# Named Entity Recognition (NER) using NLTK

This notebook provides a detailed explanation and demonstration of Named Entity Recognition (NER) using the Natural Language Toolkit (NLTK) in Python.

## What is Named Entity Recognition?
Named Entity Recognition (NER) is a subtask of information extraction that classifies named entities into predefined categories such as:
- Person
- Location
- Organization
- Date/Time
- Money
- Percentages

NER is a crucial component in Natural Language Processing (NLP) applications like information retrieval, question answering, and summarization.

## Example Sentence
Consider the following sentence:

> *"The Eiffel Tower was built from 1887 to 1889 by French engineer Gustave Eiffel, whose company specialized in building metal frameworks and structures."*

This sentence contains several named entities:
- `Eiffel Tower`: Location or Organization
- `1887 to 1889`: Date/Time
- `Gustave Eiffel`: Person
- `French`: Nationality/Geopolitical Entity (GPE)
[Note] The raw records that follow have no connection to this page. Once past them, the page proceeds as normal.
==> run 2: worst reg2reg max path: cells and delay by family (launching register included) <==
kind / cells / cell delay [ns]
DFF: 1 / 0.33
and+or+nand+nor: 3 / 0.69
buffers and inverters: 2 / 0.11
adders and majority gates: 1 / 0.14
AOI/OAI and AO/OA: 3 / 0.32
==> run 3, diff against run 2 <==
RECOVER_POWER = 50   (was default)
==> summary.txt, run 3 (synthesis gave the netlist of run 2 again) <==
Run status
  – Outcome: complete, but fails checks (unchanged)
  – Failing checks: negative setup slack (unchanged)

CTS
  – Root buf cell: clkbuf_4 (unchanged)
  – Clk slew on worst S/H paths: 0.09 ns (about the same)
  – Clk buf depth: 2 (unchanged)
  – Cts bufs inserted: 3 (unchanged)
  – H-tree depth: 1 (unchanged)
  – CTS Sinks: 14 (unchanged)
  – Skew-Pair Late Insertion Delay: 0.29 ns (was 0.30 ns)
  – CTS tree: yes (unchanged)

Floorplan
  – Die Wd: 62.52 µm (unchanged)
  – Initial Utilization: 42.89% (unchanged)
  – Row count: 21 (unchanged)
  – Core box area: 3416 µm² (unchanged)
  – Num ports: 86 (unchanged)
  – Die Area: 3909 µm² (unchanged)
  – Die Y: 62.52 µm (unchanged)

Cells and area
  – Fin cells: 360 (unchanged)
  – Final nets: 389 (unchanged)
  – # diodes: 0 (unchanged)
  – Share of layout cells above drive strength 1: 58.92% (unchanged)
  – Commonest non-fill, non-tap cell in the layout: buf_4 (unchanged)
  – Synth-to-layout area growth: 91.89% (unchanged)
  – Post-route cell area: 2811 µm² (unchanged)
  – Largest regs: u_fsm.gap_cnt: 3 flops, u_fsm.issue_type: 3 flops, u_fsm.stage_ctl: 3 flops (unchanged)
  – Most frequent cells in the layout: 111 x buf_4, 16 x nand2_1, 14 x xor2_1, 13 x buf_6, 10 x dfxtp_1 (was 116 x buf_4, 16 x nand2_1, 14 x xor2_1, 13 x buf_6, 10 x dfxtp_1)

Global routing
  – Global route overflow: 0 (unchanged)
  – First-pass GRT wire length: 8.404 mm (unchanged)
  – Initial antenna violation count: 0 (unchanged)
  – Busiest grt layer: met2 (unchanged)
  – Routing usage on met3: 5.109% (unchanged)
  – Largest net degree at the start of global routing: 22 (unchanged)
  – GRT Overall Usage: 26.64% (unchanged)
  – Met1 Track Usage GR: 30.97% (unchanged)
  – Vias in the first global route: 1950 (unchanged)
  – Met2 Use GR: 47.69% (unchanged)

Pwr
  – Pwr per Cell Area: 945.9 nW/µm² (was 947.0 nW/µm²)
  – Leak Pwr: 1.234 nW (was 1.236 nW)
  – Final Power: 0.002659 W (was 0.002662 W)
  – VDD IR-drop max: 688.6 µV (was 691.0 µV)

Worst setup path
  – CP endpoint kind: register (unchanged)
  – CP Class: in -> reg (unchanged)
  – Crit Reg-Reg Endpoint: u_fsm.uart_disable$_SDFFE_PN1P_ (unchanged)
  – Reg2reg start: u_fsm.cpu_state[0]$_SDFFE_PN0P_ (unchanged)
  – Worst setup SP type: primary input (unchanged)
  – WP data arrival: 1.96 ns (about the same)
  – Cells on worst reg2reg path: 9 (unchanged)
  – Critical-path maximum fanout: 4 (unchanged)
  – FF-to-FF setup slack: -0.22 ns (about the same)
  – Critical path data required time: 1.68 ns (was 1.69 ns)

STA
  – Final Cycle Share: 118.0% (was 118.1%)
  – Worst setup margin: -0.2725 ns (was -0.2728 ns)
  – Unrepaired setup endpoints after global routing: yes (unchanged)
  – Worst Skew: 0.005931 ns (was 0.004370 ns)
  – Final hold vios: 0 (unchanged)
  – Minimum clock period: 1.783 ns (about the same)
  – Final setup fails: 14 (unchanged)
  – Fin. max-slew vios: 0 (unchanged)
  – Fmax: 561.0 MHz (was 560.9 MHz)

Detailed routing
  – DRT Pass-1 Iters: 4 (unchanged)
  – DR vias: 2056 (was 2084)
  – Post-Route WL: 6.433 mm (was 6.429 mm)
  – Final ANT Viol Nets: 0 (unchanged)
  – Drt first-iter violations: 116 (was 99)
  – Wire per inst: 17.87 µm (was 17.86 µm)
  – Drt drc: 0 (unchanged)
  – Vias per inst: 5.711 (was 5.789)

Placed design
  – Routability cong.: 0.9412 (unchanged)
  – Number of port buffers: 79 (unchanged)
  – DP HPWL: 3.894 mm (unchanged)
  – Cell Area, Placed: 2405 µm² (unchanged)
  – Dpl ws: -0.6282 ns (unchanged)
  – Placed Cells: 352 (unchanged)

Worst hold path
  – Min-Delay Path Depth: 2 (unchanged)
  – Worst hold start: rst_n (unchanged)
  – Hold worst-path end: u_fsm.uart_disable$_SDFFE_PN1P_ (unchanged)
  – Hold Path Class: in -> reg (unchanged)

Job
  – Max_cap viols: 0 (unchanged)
==> config.mk <==
export PLATFORM = sky130hd
export DESIGN_NAME = surf_cout_rx
export DESIGN_NICKNAME = d
export VERILOG_FILES = /design/src/logic/surf_phy_pkg.sv /design/src/logic/surf_apb_pkg.sv /design/src/logic/rx_ifs.sv /design/src/logic/lane_deserializer.sv /design/src/logic/word_fifo.sv /design/src/logic/phy_ctrl_apb.sv /design/src/logic/surf_cout_rx.sv
export SDC_FILE = /design/constraint.sdc
export NUM_CORES = 1
export LEC_CHECK = 0
export BUFFER_PORTS_ARGS = -buffer_cell sky130_fd_sc_hd__buf_2
export CAP_MARGIN = 0
export CORE_ASPECT_RATIO = 1.4
export CORE_MARGIN = 5
export CORE_UTILIZATION = 40
export CTS_CLUSTER_DIAMETER = 120
export DETAILED_ROUTE_END_ITERATION = 7
export GPL_TIMING_DRIVEN = 1
export HOLD_SLACK_MARGIN = 0.03
export SLEW_MARGIN = 10
export SYNTH_ARGS = -nofsm -noshare
export SYNTH_HDL_FRONTEND = slang
export SYNTH_SLANG_ARGS = --single-unit
==> constraint.sdc <==
create_clock -name sysclk_i -period 4.45 [get_ports sysclk_i]
set_clock_uncertainty 0.1 [all_clocks]
set_input_delay 1.335 -clock sysclk_i [delete_from_list [all_inputs] [get_ports sysclk_i]]
set_output_delay 1.335 -clock sysclk_i [all_outputs]
set_load 0.005 [all_outputs]
==> src/logic/surf_phy_pkg.sv <==
package surf_phy_pkg;

    // word widths per lane
    localparam int DOUT_BITS = 8;
    localparam int COUT_BITS = 4;

    // delay line reaches 0 to 31 bit times
    localparam int MAX_TAP = 31;

    // word buffer between the lanes and the register block
    localparam int FIFO_DEPTH = 8;

    // assembled dout word, msb is the oldest bit
    typedef logic [DOUT_BITS-1:0] dout_word_t;

    // assembled cout word, half the dout width
    typedef logic [COUT_BITS-1:0] cout_nib_t;

    // delay tap select
    typedef logic [4:0] tap_t;

    // fifo fill count, 0 to FIFO_DEPTH
    typedef logic [3:0] fill_t;

endpackage
[src/hdl/maze_pkg.sv]
//====================
// maze geometry and screen tiling constants
// cell and pixel coordinate types
// robot position update message
//====================

`default_nettype none

package maze_pkg;

	// maze size in cells
	localparam int CELL_COLS = 4;
	localparam int CELL_ROWS = 5;

	// screen tiling
	localparam int TILES_PER_CELL = 9;
	localparam int TILE_PIXELS    = 10;
	localparam int MAP_TILE_COLS  = 37;
	localparam int MAP_TILE_ROWS  = 46;
	localparam int MAP_PIXEL_W    = 370;
	localparam int MAP_PIXEL_H    = 460;

	// done field value sent with the last update of a run
	localparam int DONE_CODE = 7;

	typedef logic [1:0] cell_x_t;
	typedef logic [2:0] cell_y_t;
	typedef logic [9:0] pixel_coord_t;

	// 0 none, 1 7 kHz, 2 12 kHz, 3 17 kHz
	typedef logic [1:0] treasure_t;

	// 16-bit update, msb first
	typedef struct packed {
		logic [2:0] done;
		cell_y_t    y;
		cell_x_t    x;
		treasure_t  treasure;
		logic       visited;
		logic       unreachable;
		logic       wall_west;
		logic       wall_east;
		logic       wall_south;
		logic       wall_north;
	} maze_update_t;

endpackage

`default_nettype wire

[src/hdl/color_pkg.sv]
//====================
// cell state codes
// RGB332 color type and display palette
//====================

`default_nettype none

package color_pkg;

	typedef enum logic [2:0] {
		UNVISITED,
		CURRENT,
		VISITED,
		TREASURE_7K,
		TREASURE_12K,
		TREASURE_17K
	} cell_state_t;

	// rrr_ggg_bb
	typedef logic [7:0] color_t;

	localparam color_t COLOR_UNVISITED    = 8'b000_111_11;
	localparam color_t COLOR_CURRENT      = 8'b111_111_00;
	localparam color_t COLOR_VISITED      = 8'b111_000_11;
	localparam color_t COLOR_OPEN         = 8'b111_111_11;
	localparam color_t COLOR_WALL         = 8'b000_000_00;

	// treasure markers
	localparam color_t COLOR_TREASURE_7K  = 8'b111_000_00;
	localparam color_t COLOR_TREASURE_12K = 8'b000_111_00;
	localparam color_t COLOR_TREASURE_17K = 8'b000_000_11;

	// outer border once the run is over
	localparam color_t COLOR_FINISHED     = 8'b000_111_00;

endpackage

`default_nettype wire

[src/hdl/map_write_if.sv]
//====================
// map write bus, tracker to map store
//====================

`timescale 1ns/1ns
`default_nettype none

interface map_write_if;

	// one cell state write
	logic                   cell_we;
	maze_pkg::cell_x_t      cell_x;
	maze_pkg::cell_y_t      cell_y;
	color_pkg::cell_state_t cell_state;

	// four sides of the cell at cell_x, cell_y
	logic                   wall_we;
	logic                   wall_west;
	logic                   wall_east;
	logic                   wall_south;
	logic                   wall_north;

	// single cycle, ends the run
	logic                   finish;

	modport tracker (
		output cell_we, cell_x, cell_y, cell_state,
		output wall_we, wall_west, wall_east, wall_south, wall_north,
		output finish
	);

	modport store (
		input cell_we, cell_x, cell_y, cell_state,
		input wall_we, wall_west, wall_east, wall_south, wall_north,
		input finish
	);

endinterface

`default_nettype wire

[src/hdl/map_read_if.sv]
//====================
// map lookup bus, renderer to map store
//====================

`timescale 1ns/1ns
`default_nettype none

interface map_read_if;

	// cell state lookup
	maze_pkg::cell_x_t      rd_cell_x;
	maze_pkg::cell_y_t      rd_cell_y;
	color_pkg::cell_state_t rd_state;

	// vertical wall, line column 0 to 4 and cell row
	logic [2:0]             vwall_col;
	maze_pkg::cell_y_t      vwall_row;
	logic                   vwall_bit;

	// horizontal wall, line row 0 to 5 and cell column
	logic [2:0]             hwall_row;
	maze_pkg::cell_x_t      hwall_col;
	logic                   hwall_bit;

	logic                   finished;

	modport renderer (
		output rd_cell_x, rd_cell_y, vwall_col, vwall_row, hwall_row, hwall_col,
		input  rd_state, vwall_bit, hwall_bit, finished
	);

	modport store (
		input  rd_cell_x, rd_cell_y, vwall_col, vwall_row, hwall_row, hwall_col,
		output rd_state, vwall_bit, hwall_bit, finished
	);

endinterface

`default_nettype wire

[src/hdl/move_tracker.sv]
//====================
// update acceptance with valid/ready
// FSM that sequences visited, cell and wall writes
//====================

`timescale 1ns/1ns
`default_nettype none

module move_tracker (
	input  logic                  CLOCK_25,
	input  logic                  reset,
	input  logic                  update_valid,
	input  maze_pkg::maze_update_t update_data,
	output logic                  update_ready,
	map_write_if.tracker          map_wr
);

	typedef enum logic [2:0] {
		IDLE,
		MARK_PREVIOUS,
		WRITE_CELL,
		FINALIZE,
		DONE
	} state_t;

	state_t                 state_q;
	maze_pkg::maze_update_t upd_q;
	maze_pkg::cell_x_t      prev_x_q;
	maze_pkg::cell_y_t      prev_y_q;
	logic                   has_prev_q;
	logic                   is_done;
	color_pkg::cell_state_t cur_state;

	assign update_ready = (state_q == IDLE);
	assign is_done      = (upd_q.done == maze_pkg::DONE_CODE);

	// treasure code picks the marker for the current cell
	always_comb begin
		case (upd_q.treasure)
			2'd1:    cur_state = color_pkg::TREASURE_7K;
			2'd2:    cur_state = color_pkg::TREASURE_12K;
			2'd3:    cur_state = color_pkg::TREASURE_17K;
			default: cur_state = color_pkg::CURRENT;
		endcase
	end

	//====================
	// state and position registers
	//====================
	always_ff @(posedge CLOCK_25) begin
		if (reset) begin
			state_q    <= IDLE;
			has_prev_q <= 1'b0;
		end else begin
			case (state_q)
				IDLE:          if (update_valid) state_q <= MARK_PREVIOUS;
				MARK_PREVIOUS: state_q <= WRITE_CELL;
				WRITE_CELL: begin
					state_q    <= FINALIZE;
					has_prev_q <= 1'b1;
				end
				FINALIZE:      state_q <= is_done ? DONE : IDLE;
				default:       state_q <= DONE;
			endcase
		end
	end

	always_ff @(posedge CLOCK_25) begin
		if (update_valid && update_ready) upd_q <= update_data;
		if (state_q == WRITE_CELL) begin
			prev_x_q <= upd_q.x;
			prev_y_q <= upd_q.y;
		end
	end

	//====================
	// write strobes
	//====================
	always_comb begin
		map_wr.cell_we    = 1'b0;
		map_wr.cell_x     = upd_q.x;
		map_wr.cell_y     = upd_q.y;
		map_wr.cell_state = cur_state;
		map_wr.wall_we    = 1'b0;
		map_wr.wall_west  = upd_q.wall_west;
		map_wr.wall_east  = upd_q.wall_east;
		map_wr.wall_south = upd_q.wall_south;
		map_wr.wall_north = upd_q.wall_north;
		map_wr.finish     = 1'b0;
		case (state_q)
			MARK_PREVIOUS: begin
				// nothing to mark on the first update
				map_wr.cell_we    = has_prev_q;
				map_wr.cell_x     = prev_x_q;
				map_wr.cell_y     = prev_y_q;
				map_wr.cell_state = color_pkg::VISITED;
			end
			WRITE_CELL: begin
				map_wr.cell_we = 1'b1;
				map_wr.wall_we = 1'b1;
			end
			FINALIZE: map_wr.finish = is_done;
			default: ;
		endcase
	end

	// robot only reports rows inside the maze
	a_row_in_range: assert property (@(posedge CLOCK_25) disable iff (reset)
		(update_valid && update_ready) |-> (update_data.y < maze_pkg::CELL_ROWS));

endmodule

`default_nettype wire

[src/hdl/maze_map_store.sv]
//====================
// cell states, wall bits and finished flag
// reset picture, writes and combinational lookups
//====================

`timescale 1ns/1ns
`default_nettype none

module maze_map_store (
	input  logic        CLOCK_25,
	input  logic        reset,
	map_write_if.store  map_wr,
	map_read_if.store   map_rd
);

	color_pkg::cell_state_t cell_state_q [maze_pkg::CELL_ROWS][maze_pkg::CELL_COLS];
	logic vwall_q [maze_pkg::CELL_COLS+1][maze_pkg::CELL_ROWS];
	logic hwall_q [maze_pkg::CELL_ROWS+1][maze_pkg::CELL_COLS];
	logic finished_q;

	//====================
	// reset picture and writes
	//====================
	always_ff @(posedge CLOCK_25) begin
		if (reset) begin
			finished_q <= 1'b0;
			for (int r = 0; r < maze_pkg::CELL_ROWS; r++) begin
				for (int c = 0; c < maze_pkg::CELL_COLS; c++) begin
					cell_state_q[r][c] <= color_pkg::UNVISITED;
				end
			end
			// outer lines closed, inner lines open
			for (int c = 0; c <= maze_pkg::CELL_COLS; c++) begin
				for (int r = 0; r < maze_pkg::CELL_ROWS; r++) begin
					vwall_q[c][r] <= (c == 0) || (c == maze_pkg::CELL_COLS);
				end
			end
			for (int r = 0; r <= maze_pkg::CELL_ROWS; r++) begin
				for (int c = 0; c < maze_pkg::CELL_COLS; c++) begin
					hwall_q[r][c] <= (r == 0) || (r == maze_pkg::CELL_ROWS);
				end
			end
		end else begin
			if (map_wr.cell_we) cell_state_q[map_wr.cell_y][map_wr.cell_x] <= map_wr.cell_state;
			if (map_wr.wall_we) begin
				vwall_q[map_wr.cell_x][map_wr.cell_y]              <= map_wr.wall_west;
				vwall_q[{1'b0, map_wr.cell_x} + 3'd1][map_wr.cell_y] <= map_wr.wall_east;
				hwall_q[map_wr.cell_y][map_wr.cell_x]              <= map_wr.wall_north;
				hwall_q[map_wr.cell_y + 3'd1][map_wr.cell_x]       <= map_wr.wall_south;
			end
			if (map_wr.finish) finished_q <= 1'b1;
		end
	end

	//====================
	// lookups
	//====================
	// indices past the map edge read as empty
	assign map_rd.rd_state = (map_rd.rd_cell_y < maze_pkg::CELL_ROWS) ?
		cell_state_q[map_rd.rd_cell_y][map_rd.rd_cell_x] : color_pkg::UNVISITED;
	assign map_rd.vwall_bit =
		(map_rd.vwall_col <= maze_pkg::CELL_COLS && map_rd.vwall_row < maze_pkg::CELL_ROWS) ?
		vwall_q[map_rd.vwall_col][map_rd.vwall_row] : 1'b0;
	assign map_rd.hwall_bit = (map_rd.hwall_row <= maze_pkg::CELL_ROWS) ?
		hwall_q[map_rd.hwall_row][map_rd.hwall_col] : 1'b0;
	assign map_rd.finished = finished_q;

	// the tracker stops writing once the run is over
	a_frozen_after_finish: assert property (@(posedge CLOCK_25) disable iff (reset)
		finished_q |-> !(map_wr.cell_we || map_wr.wall_we));

endmodule

`default_nettype wire

[src/hdl/tile_renderer.sv]
//====================
// pixel coordinate to RGB332 color
// stage 1 tile split, stage 2 map lookup and palette
//====================

`timescale 1ns/1ns
`default_nettype none

module tile_renderer (
	input  logic                    CLOCK_25,
	input  logic                    reset,
	input  maze_pkg::pixel_coord_t  pixel_x,
	input  maze_pkg::pixel_coord_t  pixel_y,
	output color_pkg::color_t       pixel_color,
	map_read_if.renderer            map_rd
);

	// where a tile sits inside its cell
	typedef enum logic [1:0] {
		CLS_CELL,
		CLS_HWALL,
		CLS_VWALL,
		CLS_CORNER
	} tile_class_t;

	logic [5:0]        tile_col_d, tile_row_d;
	logic [5:0]        s1_tile_col, s1_tile_row;
	logic [2:0]        s1_cell_col, s1_cell_row;
	tile_class_t       s1_class;
	logic              s1_out_of_map;
	logic              s1_valid;
	logic              on_border;
	color_pkg::color_t color_d;

	assign tile_col_d = 6'(pixel_x / maze_pkg::TILE_PIXELS);
	assign tile_row_d = 6'(pixel_y / maze_pkg::TILE_PIXELS);

	//====================
	// stage 1
	//====================
	always_ff @(posedge CLOCK_25) begin
		s1_tile_col   <= tile_col_d;
		s1_tile_row   <= tile_row_d;
		s1_cell_col   <= 3'(tile_col_d / maze_pkg::TILES_PER_CELL);
		s1_cell_row   <= 3'(tile_row_d / maze_pkg::TILES_PER_CELL);
		s1_class      <= tile_class_t'({tile_col_d % maze_pkg::TILES_PER_CELL == 0,
			tile_row_d % maze_pkg::TILES_PER_CELL == 0});
		s1_out_of_map <= (pixel_x >= maze_pkg::MAP_PIXEL_W) ||
			(pixel_y >= maze_pkg::MAP_PIXEL_H);
	end

	// lookups use the line or cell index that matches the class
	assign map_rd.rd_cell_x = s1_cell_col[1:0];
	assign map_rd.rd_cell_y = s1_cell_row;
	assign map_rd.vwall_col = s1_cell_col;
	assign map_rd.vwall_row = s1_cell_row;
	assign map_rd.hwall_row = s1_cell_row;
	assign map_rd.hwall_col = s1_cell_col[1:0];

	assign on_border = (s1_tile_col == 0) || (s1_tile_col == maze_pkg::MAP_TILE_COLS - 1) ||
		(s1_tile_row == 0) || (s1_tile_row == maze_pkg::MAP_TILE_ROWS - 1);

	//====================
	// stage 2
	//====================
	always_comb begin
		if (s1_out_of_map) color_d = color_pkg::COLOR_OPEN;
		else if (map_rd.finished && on_border) color_d = color_pkg::COLOR_FINISHED;
		else begin
			case (s1_class)
				CLS_CORNER: color_d = on_border ? color_pkg::COLOR_WALL : color_pkg::COLOR_OPEN;
				CLS_VWALL:  color_d = map_rd.vwall_bit ? color_pkg::COLOR_WALL : color_pkg::COLOR_OPEN;
				CLS_HWALL:  color_d = map_rd.hwall_bit ? color_pkg::COLOR_WALL : color_pkg::COLOR_OPEN;
				default: begin
					case (map_rd.rd_state)
						color_pkg::CURRENT:      color_d = color_pkg::COLOR_CURRENT;
						color_pkg::VISITED:      color_d = color_pkg::COLOR_VISITED;
						color_pkg::TREASURE_7K:  color_d = color_pkg::COLOR_TREASURE_7K;
						color_pkg::TREASURE_12K: color_d = color_pkg::COLOR_TREASURE_12K;
						color_pkg::TREASURE_17K: color_d = color_pkg::COLOR_TREASURE_17K;
						default:                 color_d = color_pkg::COLOR_UNVISITED;
					endcase
				end
			endcase
		end
	end

	// output stays black until stage 1 holds a real coordinate
	always_ff @(posedge CLOCK_25) begin
		if (reset) begin
			s1_valid    <= 1'b0;
			pixel_color <= '0;
		end else begin
			s1_valid <= 1'b1;
			if (s1_valid) pixel_color <= color_d;
		end
	end

endmodule

`default_nettype wire

[src/hdl/maze_display.sv]
//====================
// maze display top level
// update tracker, map store and tile renderer
//====================

`timescale 1ns/1ns
`default_nettype none

module maze_display (
	input  logic        CLOCK_25,
	input  logic        reset,
	input  logic        update_valid,
	input  logic [15:0] update_data,
	output logic        update_ready,
	input  logic [9:0]  pixel_x,
	input  logic [9:0]  pixel_y,
	output logic [7:0]  pixel_color,
	output logic        maze_finished
);

	map_write_if map_wr_bus ();
	map_read_if  map_rd_bus ();

	move_tracker u_move_tracker (
		.CLOCK_25     (CLOCK_25),
		.reset        (reset),
		.update_valid (update_valid),
		.update_data  (update_data),
		.update_ready (update_ready),
		.map_wr       (map_wr_bus)
	);

	maze_map_store u_maze_map_store (
		.CLOCK_25 (CLOCK_25),
		.reset    (reset),
		.map_wr   (map_wr_bus),
		.map_rd   (map_rd_bus)
	);

	tile_renderer u_tile_renderer (
		.CLOCK_25    (CLOCK_25),
		.reset       (reset),
		.pixel_x     (pixel_x),
		.pixel_y     (pixel_y),
		.pixel_color (pixel_color),
		.map_rd      (map_rd_bus)
	);

	// attach point for the end-of-run tone
	assign maze_finished = map_rd_bus.finished;

endmodule

`default_nettype wire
We'll use NLTK to identify these entities.

In [1]:
import nltk
from nltk import word_tokenize, pos_tag, ne_chunk
nltk.download('punkt')
nltk.download('averaged_perceptron_tagger')
nltk.download('maxent_ne_chunker')
nltk.download('words')

[nltk_data] Downloading package punkt to
[nltk_data]     C:\Users\vishalrathod\AppData\Roaming\nltk_data...
[nltk_data]   Package punkt is already up-to-date!
[nltk_data] Downloading package averaged_perceptron_tagger to
[nltk_data]     C:\Users\vishalrathod\AppData\Roaming\nltk_data...
[nltk_data]   Package averaged_perceptron_tagger is already up-to-
[nltk_data]       date!
[nltk_data] Downloading package maxent_ne_chunker to
[nltk_data]     C:\Users\vishalrathod\AppData\Roaming\nltk_data...
[nltk_data]   Package maxent_ne_chunker is already up-to-date!
[nltk_data] Downloading package words to
[nltk_data]     C:\Users\vishalrathod\AppData\Roaming\nltk_data...
[nltk_data]   Package words is already up-to-date!


True

## Tokenization
We first tokenize the sentence into words.

In [2]:
sentence = "The Eiffel Tower was built from 1887 to 1889 by French engineer Gustave Eiffel, whose company specialized in building metal frameworks and structures."
tokens = word_tokenize(sentence)
tokens

['The',
 'Eiffel',
 'Tower',
 'was',
 'built',
 'from',
 '1887',
 'to',
 '1889',
 'by',
 'French',
 'engineer',
 'Gustave',
 'Eiffel',
 ',',
 'whose',
 'company',
 'specialized',
 'in',
 'building',
 'metal',
 'frameworks',
 'and',
 'structures',
 '.']

## Part-of-Speech Tagging
Next, we assign parts of speech to each token.

In [3]:
tagged_tokens = pos_tag(tokens)
tagged_tokens

[('The', 'DT'),
 ('Eiffel', 'NNP'),
 ('Tower', 'NNP'),
 ('was', 'VBD'),
 ('built', 'VBN'),
 ('from', 'IN'),
 ('1887', 'CD'),
 ('to', 'TO'),
 ('1889', 'CD'),
 ('by', 'IN'),
 ('French', 'JJ'),
 ('engineer', 'NN'),
 ('Gustave', 'NNP'),
 ('Eiffel', 'NNP'),
 (',', ','),
 ('whose', 'WP$'),
 ('company', 'NN'),
 ('specialized', 'VBD'),
 ('in', 'IN'),
 ('building', 'NN'),
 ('metal', 'NN'),
 ('frameworks', 'NNS'),
 ('and', 'CC'),
 ('structures', 'NNS'),
 ('.', '.')]

## Named Entity Recognition
Now we apply NER chunking using `ne_chunk`.

In [4]:
import nltk

# Download required NLTK data
nltk.download('maxent_ne_chunker')
nltk.download('words')
nltk.download('punkt')
nltk.download('averaged_perceptron_tagger')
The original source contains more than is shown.